叶春秋摇头道:“李太白太轻浮,爱的人爱极了,不喜他的读书人,觉得他过于狂妄,这样不可,让人换上孔圣人的一些言说,噢,诸葛孔明的出师表也可以,这二人是无人能挑刺的,两个大舅哥,从今儿往后随时要随泰山出去,即便会客,他们也在场,需得摆出父慈子孝的样子,一个人只有能齐家,在人眼里,方能治天下,所以往后啊,泰山若是出门,让大舅哥去牵马驱车,其他的不论,但是定要有孝心,泰山往后也别老是板着脸训斥他们兄弟了,听了不好,摆出严父的样子固然也要紧,只是不可太苛,若是苛刻得太过,不免使人有刻薄的印象。”

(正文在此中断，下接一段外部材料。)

### src/rtl/mips_instr_encoder.sv
// Packs symbolic MIPS instructions into 32-bit words and queues them with their byte addresses.
// Optional macro MIPS_DELAY_SLOT_EN appends a NOP delay-slot word after every BEQ, BNE and J.
module mips_instr_encoder #(
    parameter int DEPTH     = 4,
    parameter int ADDR_W    = 16,
    parameter int BASE_ADDR = 0
) (
    input  logic              clk,
    input  logic              rst_n,
    input  logic              start,
    input  logic              in_valid,
    output logic              in_ready,
    input  logic              in_last,
    input  logic [3:0]        op_sel,
    input  logic [4:0]        rs,
    input  logic [4:0]        rt,
    input  logic [4:0]        rd,
    input  logic [15:0]       imm,
    input  logic [25:0]       target,
    output logic              out_valid,
    input  logic              out_ready,
    output logic [31:0]       out_word,
    output logic [ADDR_W-1:0] out_addr,
    output logic [ADDR_W-1:0] word_count,
    output logic              err_sticky,
    output logic              done
);
    localparam int PTR_W = (DEPTH > 1) ? $clog2(DEPTH) : 1;
    localparam int CNT_W = PTR_W + 1;
`ifdef MIPS_DELAY_SLOT_EN
    localparam int NEED = 2;
`else
    localparam int NEED = 1;
`endif
    localparam logic [1:0] ST_IDLE  = 2'd0;
    localparam logic [1:0] ST_RUN   = 2'd1;
    localparam logic [1:0] ST_DRAIN = 2'd2;
    localparam logic [ADDR_W-1:0] BASE = ADDR_W'(BASE_ADDR);

    // Returns {legal, word}; illegal selects yield legal=0.
    function automatic logic [32:0] encode(input logic [3:0] f_op, input logic [4:0] f_rs,
                                           input logic [4:0] f_rt, input logic [4:0] f_rd,
                                           input logic [15:0] f_imm, input logic [25:0] f_tgt);
        logic [32:0] r;
        case (f_op)
            4'd0:    r = {1'b1, 6'h00, f_rs, f_rt, f_rd, 5'd0, 6'h20};
            4'd1:    r = {1'b1, 6'h00, f_rs, f_rt, f_rd, 5'd0, 6'h22};
            4'd2:    r = {1'b1, 6'h00, f_rs, f_rt, f_rd, 5'd0, 6'h24};
            4'd3:    r = {1'b1, 6'h00, f_rs, f_rt, f_rd, 5'd0, 6'h25};
            4'd4:    r = {1'b1, 6'h00, f_rs, f_rt, f_rd, 5'd0, 6'h2A};
            4'd5:    r = {1'b1, 6'h08, f_rs, f_rt, f_imm};
            4'd6:    r = {1'b1, 6'h0C, f_rs, f_rt, f_imm};
            4'd7:    r = {1'b1, 6'h23, f_rs, f_rt, f_imm};
            4'd8:    r = {1'b1, 6'h2B, f_rs, f_rt, f_imm};
            4'd9:    r = {1'b1, 6'h04, f_rs, f_rt, f_imm};
            4'd10:   r = {1'b1, 6'h05, f_rs, f_rt, f_imm};
            4'd11:   r = {1'b1, 6'h02, f_tgt};
            default: r = '0;
        endcase
        return r;
    endfunction

    logic [1:0]        state_q, state_d;
    logic [PTR_W-1:0]  wr_ptr_q, rd_ptr_q;
    logic [CNT_W-1:0]  count_q, count_d, free_w;
    logic [ADDR_W-1:0] addr_q, addr_d, wcnt_q, wcnt_d;
    logic              err_q, err_d, done_q, done_d;
    logic [31:0]       last_word_q;
    logic [ADDR_W-1:0] last_addr_q;
    logic [31:0]       mem_word_q [DEPTH];
    logic [ADDR_W-1:0] mem_addr_q [DEPTH];

    logic [32:0] enc_w;
    logic        accept_w, push_w, slot_w, pop_w;
    logic [1:0]  n_push_w;

    assign enc_w    = encode(op_sel, rs, rt, rd, imm, target);
    assign accept_w = in_valid & in_ready;
    assign push_w   = accept_w & enc_w[32];
`ifdef MIPS_DELAY_SLOT_EN
    assign slot_w   = push_w & ((op_sel == 4'd9) | (op_sel == 4'd10) | (op_sel == 4'd11));
`else
    assign slot_w   = 1'b0;
`endif
    assign n_push_w = push_w ? (slot_w ? 2'd2 : 2'd1) : 2'd0;
    assign pop_w    = out_valid & out_ready;
    assign free_w   = CNT_W'(DEPTH) - count_q;
    assign count_d  = count_q + CNT_W'(n_push_w) - CNT_W'(pop_w);

    assign in_ready   = (state_q == ST_RUN) && (free_w >= CNT_W'(NEED));
    assign out_valid  = (count_q != '0);
    assign out_word   = out_valid ? mem_word_q[rd_ptr_q] : last_word_q;
    assign out_addr   = out_valid ? mem_addr_q[rd_ptr_q] : last_addr_q;
    assign word_count = wcnt_q;
    assign err_sticky = err_q;
    assign done       = done_q;

    always_comb begin
        state_d = state_q;
        addr_d  = addr_q;
        wcnt_d  = wcnt_q;
        err_d   = err_q;
        done_d  = 1'b0;
        case (state_q)
            ST_IDLE: begin
                if (start) begin
                    state_d = ST_RUN;
                    addr_d  = BASE;
                    wcnt_d  = '0;
                    err_d   = 1'b0;
                end
            end
            ST_RUN: begin
                if (push_w) begin
                    addr_d = addr_q + (slot_w ? ADDR_W'(8) : ADDR_W'(4));
                    wcnt_d = wcnt_q + ADDR_W'(n_push_w);
                end
                if (accept_w && !enc_w[32]) err_d = 1'b1;
                if (accept_w && in_last) state_d = ST_DRAIN;
            end
            ST_DRAIN: begin
                if (count_q == '0) begin
                    done_d  = 1'b1;
                    state_d = ST_IDLE;
                end
            end
            default: state_d = ST_IDLE;
        endcase
    end

    always_ff @(posedge clk or negedge rst_n) begin
        if (!rst_n) begin
            state_q     <= ST_IDLE;
            wr_ptr_q    <= '0;
            rd_ptr_q    <= '0;
            count_q     <= '0;
            addr_q      <= BASE;
            wcnt_q      <= '0;
            err_q       <= 1'b0;
            done_q      <= 1'b0;
            last_word_q <= '0;
            last_addr_q <= '0;
        end else begin
            state_q  <= state_d;
            wr_ptr_q <= wr_ptr_q + PTR_W'(n_push_w);
            rd_ptr_q <= rd_ptr_q + PTR_W'(pop_w);
            count_q  <= count_d;
            addr_q   <= addr_d;
            wcnt_q   <= wcnt_d;
            err_q    <= err_d;
            done_q   <= done_d;
            // Keep the last popped entry so the outputs hold once the FIFO empties.
            if (pop_w) begin
                last_word_q <= mem_word_q[rd_ptr_q];
                last_addr_q <= mem_addr_q[rd_ptr_q];
            end
        end
    end

    always_ff @(posedge clk) begin
        if (push_w) begin
            mem_word_q[wr_ptr_q] <= enc_w[31:0];
            mem_addr_q[wr_ptr_q] <= addr_q;
        end
        if (slot_w) begin
            mem_word_q[wr_ptr_q + PTR_W'(1)] <= '0;
            mem_addr_q[wr_ptr_q + PTR_W'(1)] <= addr_q + ADDR_W'(4);
        end
    end
endmodule
### config.mk
export PLATFORM = sky130hd
export DESIGN_NAME = mips_instr_encoder
export DESIGN_NICKNAME = d
export VERILOG_FILES = /design/src/rtl/mips_instr_encoder.sv
export SDC_FILE = /design/constraint.sdc
export NUM_CORES = 1
export LEC_CHECK = 0
export BUFFER_PORTS_ARGS = -buffer_cell sky130_fd_sc_hd__buf_2
export CORE_MARGIN = 2
export CORE_UTILIZATION = 40
export DETAILED_ROUTE_END_ITERATION = 12
export PLACE_DENSITY = 0.62
export REMOVE_ABC_BUFFERS = 1
export SYNTH_ARGS = -nofsm -noshare
export SYNTH_HDL_FRONTEND = slang
export SYNTH_SLANG_ARGS = --single-unit
export TNS_END_PERCENT = 1
### constraint.sdc
create_clock -name clk -period 16.6 [get_ports clk]
set_input_delay 0.83 -clock clk [delete_from_list [all_inputs] [get_ports clk]]
set_output_delay 0.83 -clock clk [all_outputs]
set_load 0.02 [all_outputs]
### Yosys cells after proc, flatten, opt, wreduce, memory -nomap -nowiden

Memory sizes are Yosys's and may differ from the RTL's.
Index checks and enable logic that the tools add are counted.
W data, S select, Z words.

| cells by class | value |
|---|---|
| reduce and logical (&&, ||, !) cells | 12 |
| mux-type cells | 20 |
| $add $sub $neg | 7 |
| eq/ne operators | 18 |
| bitwise operators | 3 |
| order comparisons | 1 |

Operators by type and width:

| cell | number |
|---|---|
| $pmux W33 S12 | 1 |
| $mux W16 | 4 |
| $pmux W16 S2 | 2 |
| $mux W32 | 1 |
| $add A16 B1 Y16 | 1 |
| $add A16 B3 Y16 const B | 1 |
| $eq A4 B3 Y1 const B | 4 |
| $eq A4 B4 Y1 const B | 4 |
| $reduce_and A3 Y1 | 3 |
| $eq A4 B2 Y1 const B | 2 |
| $mux W1 | 7 |
| $mux W2 | 3 |
| $ne A2 B2 Y1 const B | 3 |
| $pmux W2 S3 | 1 |
| $add A2 B1 Y2 | 2 |
| $eq A4 B1 Y1 const B | 1 |
| $logic_not A4 Y1 | 1 |
| $ne A2 B1 Y1 const B | 2 |
| $add A3 B1 Y3 | 1 |
| $and A1 B1 Y1 | 3 |
| $ge A3 B1 Y1 const B | 1 |
| $logic_and A1 B1 Y1 | 3 |
| $logic_not A3 Y1 | 1 |
| $reduce_bool A3 Y1 | 1 |
| other kinds (8) | 8 |

| word-level totals | value |
|---|---|
| output and inout bits | 68 |
| logic and storage cells | 73 |
| bits in registers | 91 |
| bits in writable memories | 192 |
| memories kept | 2 |

Memory list:

| memory | words | width | read ports | clocked after Yosys merged registers in | wr ports | RTL line | RTL |
|---|---|---|---|---|---|---|---|
| mem_word_q | 4 | 32 | 1 | 0 | 1 | 70 | `logic [31:0] mem_word_q [DEPTH];` |
| mem_addr_q | 4 | 16 | 1 | 0 | 1 | 71 | `logic [ADDR_W-1:0] mem_addr_q [DEPTH];` |

### Depth between registers and ports, before layout

Gate-level depths: netlist of run 1.

| logic depth | value |
|---|---|
| word-level depth | 9 |
| mapped depth | 13 |
| depth with buffers taken out | 11 |

### Worst setup path before layout of run 1

No wires, ideal clock.

| timing path | value |
|---|---|
| kind | input port to flip-flop |
| start point | in op_sel[3] |
| end point | mem mem_addr_q[2][10] (enable) |
| data required time | 16,087 ps |
| setup slack | 11,143 ps |
| stages on the path | 5 |
| arrival time | 4,944 ps |
| cell sequence | buf_2 a21boi_2 nand3_2 buf_2 nor3b_1 |

| on the way | value |
|---|---|
| longest elaborated chain between the ends | 5 |

Ends and longest elaborated chain:

| what | RTL line | RTL |
|---|---|---|
| start: declaration | 14 | `input logic [3:0] op_sel,` |
| $eq A4 B4 Y1 (tied with other cells) | 45 | `case (f_op)` |
| $pmux W33 S12 * | 45 |  |
| $and A1 B1 Y1 * | 79 | `assign push_w = accept_w & enc_w[32];` |
| $mux W1 * | 161 | `if (push_w) begin` |
| $mux W1 (implied by the code) * | 163 | `mem_addr_q[wr_ptr_q] <= addr_q;` |
| end: declaration | 71 |  |

Every way passes the cells marked *; elsewhere a longest branch is shown, timed or not.

### Worst setup path after layout of run 1

| timing path | value |
|---|---|
| start point | reg count_q[1] |
| end point | reg wcnt_q[15], in the netlist word_count[15] |

| on the way | value |
|---|---|
| longest elaborated chain between the ends | 9 |

Ends and longest elaborated chain:

| what | RTL line | RTL |
|---|---|---|
| start: declaration | 65 | `logic [CNT_W-1:0] count_q, count_d, free_w;` |
| start signal: assignment | 147 | `count_q <= count_d;` |
| $sub A3 B3 Y3 * | 87 | `assign free_w = CNT_W'(DEPTH) - count_q;` |
| $ge A3 B1 Y1 * | 90 | `assign in_ready = (state_q == ST_RUN) && (free_w >= CNT_W'(NEED));` |
| $logic_and A1 B1 Y1 * | 90 |  |
| $and A1 B1 Y1 * | 78 | `assign accept_w = in_valid & in_ready;` |
| $and A1 B1 Y1 * | 79 |  |
| $mux W1 | 85 | `assign n_push_w = push_w ? (slot_w ? 2'd2 : 2'd1) : 2'd0;` |
| $add A16 B1 Y16 | 116 | `wcnt_d = wcnt_q + ADDR_W'(n_push_w);` |
| $mux W16 | 114 | `if (push_w) begin` |
| $pmux W16 S2 | 104 | `case (state_q)` |
| end signal: assignment | 149 | `wcnt_q <= wcnt_d;` |
| end: declaration | 66 | `logic [ADDR_W-1:0] addr_q, addr_d, wcnt_q, wcnt_d;` |

Every way passes the cells marked *; elsewhere a longest branch is shown, timed or not. The select of a mux whose other input is x is not followed.
A chain may end at the register's enable or synchronous reset.

==> flow_summary.ini, run 1 <==
[setup_path]
path_class = flop to flop
crit_path_top_delay_cell = or4_4
end_kind = flop
crit_required_ns = 17.03
max_stage_delay_ns = 0.55
critPathTopFamily = simple AND/OR/NAND/NOR gates
r2r_slack_ns = 12.87
ff2ff_path_depth = 11
reg2reg_to = word_count[15]
start_kind = flop
path_cells = inv_1 -> ha_1 -> ha_2 -> or4b_1 -> nand3_2 -> clkinv_1 -> ha_1 -> inv_1 -> or4_4 -> or4_1 -> mux2i_1
cp.arrival_ns = 4.16
path_buf_inv = 3
r2r-start = count_q[1]
cp_max_fo = 19

[grt]
grt_max_degree = 65
grt_first_pass_wirelength_um = 40600
grt.total_usage = 0.173
antenna_found_initial = 1
grt_pass1_vias = 7087
grt_overflow = 0

[detailed_routing]
vias = 7037
ant_nets = 0
wl_per_cell_um = 19.4
drc = 0
drt_wl_total_um = 25900
drt-pass1-iter-count = 4
routed_via_density = 5.27
drt_iter0_drc = 534

[sta]
period_needed_ns = 3.73
rsz0062_at_grt = no
clock_skew_ns = 0.0107
slew_violations = 0
max_slew.worst_pin.slew_ns = 1.05
slew_headroom = 0.298
clock.fmax_ghz = 0.268
finalSetupViolations = 0
hold_violations = 0
tns_ns = 0
period_share = 0.225

[die]
dieArea_um2 = 30100
die_x_um = 173
ioPinCount = 135
std_cell_rows = 62
core_um2 = 28500
start_util = 0.403
die_h_um = 173

[job]
maxCapViolations = 0

[clock_tree]
cts_setup_buffers = 0
root_buffer = clkbuf_16
cts_tree = yes
clk_pin_slew_ns = 0.06
cts_resized = 0
cts.sinks = 266
cts_buffers = 28
cts_buffer_depth = 3
htreeDepth = 1
clock_latency_ns = 0.55
cts_hold_buffers = 0

[final_layout]
final_layout_size_suffix_gt1_frac = 0.310
stdcell_count = 1336
fin_nets = 1009
syn_to_final_growth_pct = 17.1
n_fill_cell = 2493
antenna_cells = 0

[synth]
seq_area_frac_synth = 0.658
ys_types = 58
syn_avg_cell_area_um2 = 14.4
synth_warnings = 0
synth_area_um2 = 11500
synth_edf_count = 180
synth.most_common_cell = edfxtp_1
ys_seq_elements = 266
yosys-top-cells-area = edfxtp_1 (47%), dfrtp_1 (19%), mux4_2 (8.8%)
synth_top_area_frac = 0.471
async_flop_share = 0.323
synth_top_cell_by_area = edfxtp_1
synth_commonest_cells = edfxtp_1 (180), nand2_1 (164), dfrtp_1 (86)
synth-main-ff-cell = edfxtp_1
syn-instance-count = 800

[placement]
gp_congestion = 0.777
dp_hpwl_um = 15500
dp.cells = 1285
portBuffers = 131

[power]
p_leak_uw = 0.00523
power_uw = 2290
p_per_area_nw_per_um2 = 171
max-vdd-ir-drop_v = 0.000101

[min_path]
hp-class = primary input to asynchronous set/reset pin

[run_status]
status = completed
## through the flow
step | worst slack (ns) | utilization | hold WS [ns] | cell area (µm²)
after detailed placement | 12.88 | 0.442 | 0.461 | 12600
after CTS | 12.88 | 0.472 | 0.175 | 13400
final | 12.87 | 0.472 | 0.182 | 13400
after global placement | 12.95 | 0.442 | 0.462 | 12600
after floorplan | 11.26 | - | 0.481 | 11300
after global routing | 12.63 | 0.472 | 0.187 | 13400
## worst max path at each step
stage                    start                end  cells after the start
floorplan           count_q[1]  mem_addr_q[2][10]                      6
global placement     op_sel[2]     word_count[15]                      9
detailed placement   op_sel[2]     word_count[15]                      9
CTS                 count_q[1]     word_count[15]                     11
global route        count_q[1]     word_count[15]                     11
finish              count_q[1]     word_count[15]                     11
## worst reg2reg max path, stage by stage (launching register included)
cell	delay (ns)
dfrtp_1	0.41
inv_1	0.12
ha_1	0.16
ha_2	0.26
or4b_1	0.41
nand3_2	0.43
clkinv_1	0.32
ha_1	0.28
inv_1	0.06
or4_4	0.55
or4_1	0.50
mux2i_1	0.13
## cells by family (layout without fill, tap and decap cells)
group | after synthesis | count (layout) | synth area share
AND/OR/NAND/NOR | 256 | 256 | 0.105
XOR/XNOR | 6 | 6 | 0.00458
buffers and inverters | 57 | 207 | 0.0206
adder cells (fa/ha/maj) | 11 | 11 | 0.0126
AO/OA/AOI/OAI | 110 | 110 | 0.0640
flip-flops | 266 | 266 | 0.658
other | 1 | 3 | 0.000327
multiplexers | 93 | 93 | 0.135
## registers in the layout, summed over array words and instances, names as in the netlist
signal	cells
mem_word_q	124
mem_addr_q	56
last_word_q	31
word_count	16
addr_q	14
last_addr_q	14
count_q	3
rd_ptr_q	2
state_q	2
wr_ptr_q	2
done	1
err_sticky	1
## area by class of cell
type	count	area [µm²]	share of cell area
clock buffer	44	781	0.0581
clock inverter	7	83.8	0.00624
inverter	12	45.0	0.00335
multi-input combinational	479	3740	0.278
sequential	266	7560	0.562
tap	384	480	0.0357
timing repair buffer	144	756	0.0562
## placed cells by master (no fill, tap or decap), drive strengths merged, types with 5 or more instances in the layout
cell type / count
edfxtp: 180
nand2: 164
buf: 144
dfrtp: 86
mux4: 45
mux2: 45
clkbuf: 44
o21ai: 25
a21oi: 24
a22o: 18
or4: 15
nor2: 12
o31ai: 11
inv: 11
nand3: 11
ha: 10
a22oi: 9
nand4: 9
or2: 7
nand2b: 6
or3: 6
clkinv: 6
o22ai: 5
nor2b: 5
nor3: 5
## routing by layer
layer | share of wire | GRT usage | up-vias
li1 | - | - | 3287
met3 | 0.052 | 0.0287 | 36
met2 | 0.47 | 0.285 | 202
met5 | 0.00050 | 0 | -
met4 | 0.020 | 0.0381 | 2
met1 | 0.46 | 0.244 | 3510
## where the power goes
part / internal (µW) / switching [µW] / leakage (µW)
Combinational: 322 / 441 / 0.00209
Sequential: 840 / 106 / 0.00274
Clock: 338 / 246 / 0.000410
Note: power is estimated with default switching activity, not from simulation.
==> run 2, diff against run 1 <==
--- a/config.mk
+++ b/config.mk
@@ -5,11 +5,12 @@
 export SDC_FILE = /design/constraint.sdc
 export NUM_CORES = 1
 export LEC_CHECK = 0
+export ABC_AREA = 1
 export BUFFER_PORTS_ARGS = -buffer_cell sky130_fd_sc_hd__buf_2
 export CORE_MARGIN = 2
 export CORE_UTILIZATION = 40
 export DETAILED_ROUTE_END_ITERATION = 12
-export PLACE_DENSITY = 0.62
+export PLACE_DENSITY = 0.64
 export REMOVE_ABC_BUFFERS = 1
 export SYNTH_ARGS = -nofsm -noshare
 export SYNTH_HDL_FRONTEND = slang
==> constraint.sdc (replaced) <==
create_clock -name clk -period 3.2 [get_ports clk]
set_input_delay 0.16 -clock clk [delete_from_list [all_inputs] [get_ports clk]]
set_output_delay 0.16 -clock clk [all_outputs]
set_load 0.02 [all_outputs]
==> run 2 against run 1 <==
Via count up 19%. Sequential power grew to 4.9 times the previous value. Area after synthesis rose by 2.1%. Clock-buffer cell count unchanged. Final cell count up 24%. Critical path type is now flop to output pin. Largest cell class unchanged.
==> flow_summary.ini, run 2 <==
[run_status]
status = completed

[grt]
grt_max_degree = 92
grt.total_usage = 0.174
grt_pass1_vias = 8171
grt_overflow = 0
antenna_found_initial = 0
grt_first_pass_wirelength_um = 42800

[die]
core_um2 = 28800
die_x_um = 175
die_h_um = 175
std_cell_rows = 62
start_util = 0.407
dieArea_um2 = 30700
ioPinCount = 135

[synth]
syn_avg_cell_area_um2 = 10.5
syn-instance-count = 1112
async_flop_share = 0.323
synth_warnings = 0
synth_top_area_frac = 0.461
synth_area_um2 = 11700
synth-main-ff-cell = edfxtp_1
ys_types = 36
yosys-top-cells-area = edfxtp_1 (46%), dfrtp_1 (18%), nand2_1 (7.4%)
synth_top_cell_by_area = edfxtp_1
synth.most_common_cell = nand2_1
seq_area_frac_synth = 0.645
ys_seq_elements = 266
synth_commonest_cells = nand2_1 (230), edfxtp_1 (180), o21ai_0 (129)
synth_edf_count = 180

[setup_path]
cp_max_fo = 91
end_kind = output pin
crit_required_ns = 3.04
start_kind = flop
cp.arrival_ns = 2.79
path_class = flop to output pin

[detailed_routing]
drc = 0
drt_iter0_drc = 509
routed_via_density = 5.06
drt_wl_total_um = 26600
wl_per_cell_um = 16.1
drt-pass1-iter-count = 5
vias = 8374
ant_nets = 0

[sta]
rsz0062_at_grt = no
finalSetupViolations = 0
period_share = 0.921
tns_ns = 0
slew_headroom = 0.352
max_slew.worst_pin.slew_ns = 0.972
period_needed_ns = 2.95
clock.fmax_ghz = 0.339
clock_skew_ns = 0.00902
hold_violations = 0
slew_violations = 0

[power]
combPwrFrac = 0.375
p_leak_uw = 0.00545
p_seq_frac = 0.373
p_per_area_nw_per_um2 = 899
switching_share = 0.378
p_int_uw = 7750
p_switching_uw = 4720
max-vdd-ir-drop_v = 0.000743
clkPwrFrac = 0.252

[clock_tree]
cts_tree = yes
cts_hold_buffers = 22
cts_setup_buffers = 0
clock_latency_ns = 0.53
cts_buffer_depth = 3
cts_resized = 0
cts_buffers = 28
htreeDepth = 1
root_buffer = clkbuf_16
cts.sinks = 266
clk_pin_slew_ns = 0.06

[final_layout]
final_cell_mix = nand2_1 (229), edfxtp_1 (180), buf_2 (130)
n_fill_cell = 2622
stdcell_count = 1655
reg_top3 = mem_word_q x124, mem_addr_q x56, last_word_q x31
final_layout_size_suffix_gt1_frac = 0.172
syn_to_final_growth_pct = 18.4
top_register = mem_word_q
fin_nets = 1327
stdcell_area_um2 = 13900
final_common_cell = nand2_1
post-route-util = 0.482
largest_reg_flops = 124
antenna_cells = 0

[placement]
dp_hpwl_um = 15300
portBuffers = 131
gp_congestion = 0.827
placed_cell_area_um2 = 12700
dp.cells = 1581

[min_path]
hp-class = primary input to flop

[job]
maxCapViolations = 0
## run 2: changes by cell type in the layout (fill, tap and decap cells not counted), moves of 45 or more
cell     previous run  this run
mux4_2             45         0
nor2_1             10       126
o21ai_1             0        86
mux2_2             45         0
nand2_1           164       229
o22a_1              0        45
o21ai_0            24       129
## run 2: critical path, stage by stage (launching register included)
cell and delay (ns):
dfrtp_1 0.41, inv_1 0.12, ha_1 0.21, ha_4 0.15
buf_4 0.73, o21ai_0 0.35, buf_2 0.25
## run 2: worst paths after layout
check	startpoint	to	slack, ns	cells past startpoint
worst max-delay path	count_q[1]	out_word[2]	0.25	6
max in group asynchronous	rst_n	addr_q[14]	2.55	3
min in group asynchronous	rst_n	last_word_q[19]	0.23	3
worst min register to register	last_word_q[4]	last_word_q[4]	0.48	2
worst min-delay path	target[19]	mem_word_q[1][19]	0.01	3
worst max register to register	count_q[1]	count_q[2]	0.43	13
## run 2: per-stage QoR
step           hold slack, ns  setup slack, ns  total power [µW]
2_1_floorplan          -0.136            -2.43              7740
3_3_place_gp            0.255            0.570              9340
3_5_place_dp            0.261            0.399              9420
4_1_cts               0.00103            0.264             12600
5_1_grt                0.0282           0.0629             13300
6_report               0.0122            0.254             12500
## run 2: logic make-up (layout without fill, tap and decap cells)
logic type	Yosys count	after routing	synth area share
other cells	1	3	0.000320
xor+xnor	9	9	0.00673
compound gates	280	280	0.138
fa+ha+maj	11	11	0.0124
simple gates	432	432	0.152
flops	266	266	0.645
buf+inv	113	270	0.0455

叶春秋想了想,又挤眉弄眼地道:“泰山大人,你外头没有女人吧?你说实话,这事挺重要的,莫要让人抓了把柄去,纳妾倒是可以,可若是置了外室,这个……这个……就显得家事不和,还令人觉得岳母大人是母夜叉,河东狮吼啊,还有泰山大人,也会给人……”
“老夫不干了,打死也不选。”王华终于崩溃了,几乎要吐血三升……
他怒气冲冲地道:“走,带着这什么妆师,一并走,老夫要睡觉,睡觉!”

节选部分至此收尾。